Around the same time that the bridge was freed from toll, heavier vehicles powered by the internal combustion engine were making their way onto the roads. The slender cast iron span of Cleveland Bridge required reinforcement. Four reinforced concrete trusses were inserted under the roadway around 1929, giving it the strength which today allows it to carry 38 tonne trucks. Bath has no eastern bypass, so the bridge has become a heavily used "Euro route" for large trucks on their way from Britain's south coast ports to the docks further north. High volumes of local traffic at peak travelling times make this a regular traffic slow spot in the mornings and evenings, carrying 17,000 vehicles a day.

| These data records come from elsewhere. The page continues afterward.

This is an optimization exercise on Yosys and OpenROAD, whose aim is small area and a short achievable clock period, not a production implementation.
Only simulation tests tie the RTL to the original design; equivalence was not proved.
Power is estimated from default activity; no workload was simulated.

$ cat flow/flow/run.sh
#!/bin/bash
# The standard layout (standard.sh: ORFS synthesis to final layout), with two changes:
# - the ports are buffered with the smallest plain buffer, sky130_fd_sc_hd__buf_1, instead
#   of the delay cell buffer_ports picks by default (every port still gets its own buffer);
# - flow/fastroute.tcl holds back more met1 from the global router.
# ORFS writes each step's full log under orfs/logs/; make's own output goes to standard.log.
set -euo pipefail
export BUFFER_PORTS_ARGS="-buffer_cell sky130_fd_sc_hd__buf_1"
export FASTROUTE_TCL="$PWD/flow/fastroute.tcl"
bash standard.sh > standard.log 2>&1
$ cat flow/flow/fastroute.tcl
# Global routing layers as the platform's fastroute.tcl sets them, but with less of met1
# offered to the global router (60% instead of 20% held back; met2 35%), leaving met1 room for the
# detailed router's pin access in the dense adder-tree regions.
set_global_routing_layer_adjustment $::env(MIN_ROUTING_LAYER)-$::env(MAX_ROUTING_LAYER) 0.2
set_global_routing_layer_adjustment met1 0.6
set_global_routing_layer_adjustment met2 0.35

set_routing_layers -clock $::env(MIN_CLK_ROUTING_LAYER)-$::env(MAX_ROUTING_LAYER)
set_routing_layers -signal $::env(MIN_ROUTING_LAYER)-$::env(MAX_ROUTING_LAYER)
$ cat flow/standard.sh
#!/bin/bash
# synth_recipe.tcl (not shown) runs the flow's synth.tcl, then flattens the netlist and writes it again
# the make line also repeats each setting of config.mk as NAME=value (left out here)
make -C /OpenROAD-flow-scripts/flow DESIGN_CONFIG=/design/flow/config.mk WORK_HOME=/design/flow/orfs CLKGATE_MAP_FILE= SYNTH_SCRIPT=/design/flow/synth_recipe.tcl "${@:-finish}"
$ cat flow/config.mk
export PLATFORM = sky130hd
export DESIGN_NAME = matrix_mul
export DESIGN_NICKNAME = matrix_mul
export VERILOG_FILES = /design/flow/design.v
export SDC_FILE = /design/flow/constraint.sdc
export NUM_CORES = 4
export LEC_CHECK = 0
export ABC_CLOCK_PERIOD_IN_PS = 3500
export CAP_MARGIN = 20
export CELL_PAD_IN_SITES_DETAIL_PLACEMENT = 1
export CELL_PAD_IN_SITES_GLOBAL_PLACEMENT = 1
export CORE_MARGIN = 2
export CORE_UTILIZATION = 40
export SETUP_SLACK_MARGIN = 5
export SLEW_MARGIN = 20
export SYNTH_HIERARCHICAL = 1
export SYNTH_MINIMUM_KEEP_SIZE = 0
$ cat flow/constraint.sdc
create_clock -name core_clock -period 8.5 [get_ports {clk}]
set_input_delay 1.7000 -clock core_clock [delete_from_list [all_inputs] [get_ports {clk}]]
set_output_delay 1.7000 -clock core_clock [all_outputs]
set_load 0.01 [all_outputs]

==Emergency services connection==
Despite the frequent traffic jams on Cleveland Bridge, Bath's only fire and ambulance stations are located next to it and the drivers of emergency vehicles are assertive in expressing their need to cross on the way to respond to an emergency call. The connection between the bridge and these services is long established because the lodge formerly used as a toll house (Number 1) was the 999 response centre for the city of Bath for some time after the Second World War.

==The bridge today==
The distinctive lodges of Cleveland Bridge are now restored to their former glory and are back in use as homes. One, however, remains a working premises. Sculptures by ceramic artist Peter Hayes are on display around the world but he still works from a studio below his gallery at lodge number 2. His techniques for creating a patina include immersing half-completed pieces for a period of months in the river, where they absorb minerals from the water.